Process · 2026-01-10 · 5 min
How I am paid, and how you see it before you decide
A short essay on how the practice is paid and how every cost is made plain before you commit.

Richard Knight, ACSI
General information, not personal financial advice.
I am paid in two ways: commission on the products arranged and an ongoing fee on the assets managed. There is no separate flat advisory fee dressed up as independence. What matters is that every cost, and what each cost pays, is set out in writing before you decide anything.
The figures that apply to you are agreed in writing in the engagement letter before any work begins. You may ask what any specific recommendation pays me, and you are entitled to that answer in writing, not in conversation.

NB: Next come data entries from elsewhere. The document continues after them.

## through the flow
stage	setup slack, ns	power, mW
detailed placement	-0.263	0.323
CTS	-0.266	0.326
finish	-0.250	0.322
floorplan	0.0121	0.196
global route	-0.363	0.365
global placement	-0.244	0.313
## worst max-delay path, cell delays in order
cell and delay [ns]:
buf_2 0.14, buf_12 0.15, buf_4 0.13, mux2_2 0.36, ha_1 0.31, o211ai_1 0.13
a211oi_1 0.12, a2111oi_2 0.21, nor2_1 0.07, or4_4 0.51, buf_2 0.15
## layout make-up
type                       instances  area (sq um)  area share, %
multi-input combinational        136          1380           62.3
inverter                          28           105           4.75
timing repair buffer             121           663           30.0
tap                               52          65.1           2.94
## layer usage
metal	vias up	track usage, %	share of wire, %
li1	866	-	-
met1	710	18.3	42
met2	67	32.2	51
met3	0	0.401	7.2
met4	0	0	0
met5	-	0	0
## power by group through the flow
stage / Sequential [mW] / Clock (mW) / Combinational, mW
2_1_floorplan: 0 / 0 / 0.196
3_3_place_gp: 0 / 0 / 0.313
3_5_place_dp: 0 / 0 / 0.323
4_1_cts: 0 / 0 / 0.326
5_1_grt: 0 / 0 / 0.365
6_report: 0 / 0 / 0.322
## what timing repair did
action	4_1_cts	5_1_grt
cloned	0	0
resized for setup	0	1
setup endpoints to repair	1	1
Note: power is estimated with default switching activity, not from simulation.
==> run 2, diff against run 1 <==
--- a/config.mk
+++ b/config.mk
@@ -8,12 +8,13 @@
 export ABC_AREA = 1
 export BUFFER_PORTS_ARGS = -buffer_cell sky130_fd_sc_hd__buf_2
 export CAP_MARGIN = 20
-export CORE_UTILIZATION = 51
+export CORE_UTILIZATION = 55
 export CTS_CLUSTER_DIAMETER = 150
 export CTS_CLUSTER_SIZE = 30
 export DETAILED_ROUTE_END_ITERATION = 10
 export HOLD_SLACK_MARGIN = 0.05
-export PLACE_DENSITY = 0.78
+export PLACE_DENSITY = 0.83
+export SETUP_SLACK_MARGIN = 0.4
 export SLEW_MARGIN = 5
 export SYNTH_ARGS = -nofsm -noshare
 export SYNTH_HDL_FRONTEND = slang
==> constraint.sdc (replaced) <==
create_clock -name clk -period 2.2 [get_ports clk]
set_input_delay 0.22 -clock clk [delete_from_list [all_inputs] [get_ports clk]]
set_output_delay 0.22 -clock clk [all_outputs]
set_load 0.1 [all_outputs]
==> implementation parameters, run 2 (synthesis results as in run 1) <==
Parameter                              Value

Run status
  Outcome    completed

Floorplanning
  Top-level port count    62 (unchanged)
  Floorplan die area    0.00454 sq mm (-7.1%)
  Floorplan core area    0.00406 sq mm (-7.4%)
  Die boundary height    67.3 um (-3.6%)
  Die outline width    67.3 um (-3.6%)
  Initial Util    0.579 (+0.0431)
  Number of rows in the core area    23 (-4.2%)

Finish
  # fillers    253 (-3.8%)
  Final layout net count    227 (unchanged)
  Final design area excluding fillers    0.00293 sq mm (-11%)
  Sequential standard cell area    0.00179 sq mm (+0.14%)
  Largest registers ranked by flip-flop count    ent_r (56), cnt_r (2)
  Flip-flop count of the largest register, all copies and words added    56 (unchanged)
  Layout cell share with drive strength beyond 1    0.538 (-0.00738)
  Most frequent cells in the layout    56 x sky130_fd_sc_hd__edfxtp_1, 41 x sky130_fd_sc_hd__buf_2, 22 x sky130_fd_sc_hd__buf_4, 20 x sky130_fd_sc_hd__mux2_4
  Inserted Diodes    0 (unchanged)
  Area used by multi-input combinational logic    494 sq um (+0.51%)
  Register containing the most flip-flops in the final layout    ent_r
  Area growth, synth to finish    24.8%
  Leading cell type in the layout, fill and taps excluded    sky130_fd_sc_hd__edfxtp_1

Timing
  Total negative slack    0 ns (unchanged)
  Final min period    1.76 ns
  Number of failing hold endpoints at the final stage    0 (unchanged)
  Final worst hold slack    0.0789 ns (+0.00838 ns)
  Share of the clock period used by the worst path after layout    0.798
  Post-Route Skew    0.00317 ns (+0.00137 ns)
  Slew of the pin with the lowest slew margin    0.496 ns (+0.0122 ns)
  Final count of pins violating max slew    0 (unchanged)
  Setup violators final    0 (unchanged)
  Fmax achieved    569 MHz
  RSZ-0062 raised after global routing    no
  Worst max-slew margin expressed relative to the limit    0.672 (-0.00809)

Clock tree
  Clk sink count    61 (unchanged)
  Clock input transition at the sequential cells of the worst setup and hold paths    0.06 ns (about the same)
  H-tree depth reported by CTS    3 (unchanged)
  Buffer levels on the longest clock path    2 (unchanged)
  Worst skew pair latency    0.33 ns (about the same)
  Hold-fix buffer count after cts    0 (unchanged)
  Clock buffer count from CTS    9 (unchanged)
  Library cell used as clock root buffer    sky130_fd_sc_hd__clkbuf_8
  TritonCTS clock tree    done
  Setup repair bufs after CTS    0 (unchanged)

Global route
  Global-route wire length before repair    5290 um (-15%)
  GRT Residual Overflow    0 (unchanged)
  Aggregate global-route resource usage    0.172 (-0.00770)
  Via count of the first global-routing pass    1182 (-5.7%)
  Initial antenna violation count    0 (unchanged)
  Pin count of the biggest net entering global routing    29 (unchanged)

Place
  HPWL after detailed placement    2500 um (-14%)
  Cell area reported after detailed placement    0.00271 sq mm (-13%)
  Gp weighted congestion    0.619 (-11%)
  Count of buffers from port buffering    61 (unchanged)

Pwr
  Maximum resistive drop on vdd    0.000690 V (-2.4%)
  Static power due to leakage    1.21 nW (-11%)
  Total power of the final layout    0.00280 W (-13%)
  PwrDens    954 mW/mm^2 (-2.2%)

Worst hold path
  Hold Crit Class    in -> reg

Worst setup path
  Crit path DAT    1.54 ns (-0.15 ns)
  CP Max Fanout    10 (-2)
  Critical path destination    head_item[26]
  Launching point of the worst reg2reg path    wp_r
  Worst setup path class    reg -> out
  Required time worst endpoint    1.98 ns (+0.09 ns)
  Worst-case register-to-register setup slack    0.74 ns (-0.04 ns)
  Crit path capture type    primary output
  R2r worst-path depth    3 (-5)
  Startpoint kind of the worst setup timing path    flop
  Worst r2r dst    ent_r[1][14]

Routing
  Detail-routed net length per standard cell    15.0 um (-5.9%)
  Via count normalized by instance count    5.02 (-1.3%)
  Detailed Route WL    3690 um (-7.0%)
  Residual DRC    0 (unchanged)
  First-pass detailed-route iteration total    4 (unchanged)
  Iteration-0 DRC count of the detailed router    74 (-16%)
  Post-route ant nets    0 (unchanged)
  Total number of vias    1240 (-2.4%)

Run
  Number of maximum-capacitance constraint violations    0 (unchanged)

Why disclosure is the thing that matters
The structural problem at the root of every horror story I have heard from clients arriving here after a bad experience elsewhere is not commission itself. It is commission that was never disclosed, where the client never knew what the recommendation paid the person making it. The conflict is real and it cannot be wished away at the individual-advisor level. What can be fixed is whether you see it. Mine is on the table, in writing, before you act.
If a product is part of the right answer, you will see what it costs and what it pays me before you proceed. Ask the question of any adviser, mine included, and insist on the answer in writing. If that answer is vague, you have learned something worth knowing.
Senior Consultant · Business Class Asia
Richard Knight, ACSI
- Associate Member, Chartered Institute for Securities & Investment (CISI)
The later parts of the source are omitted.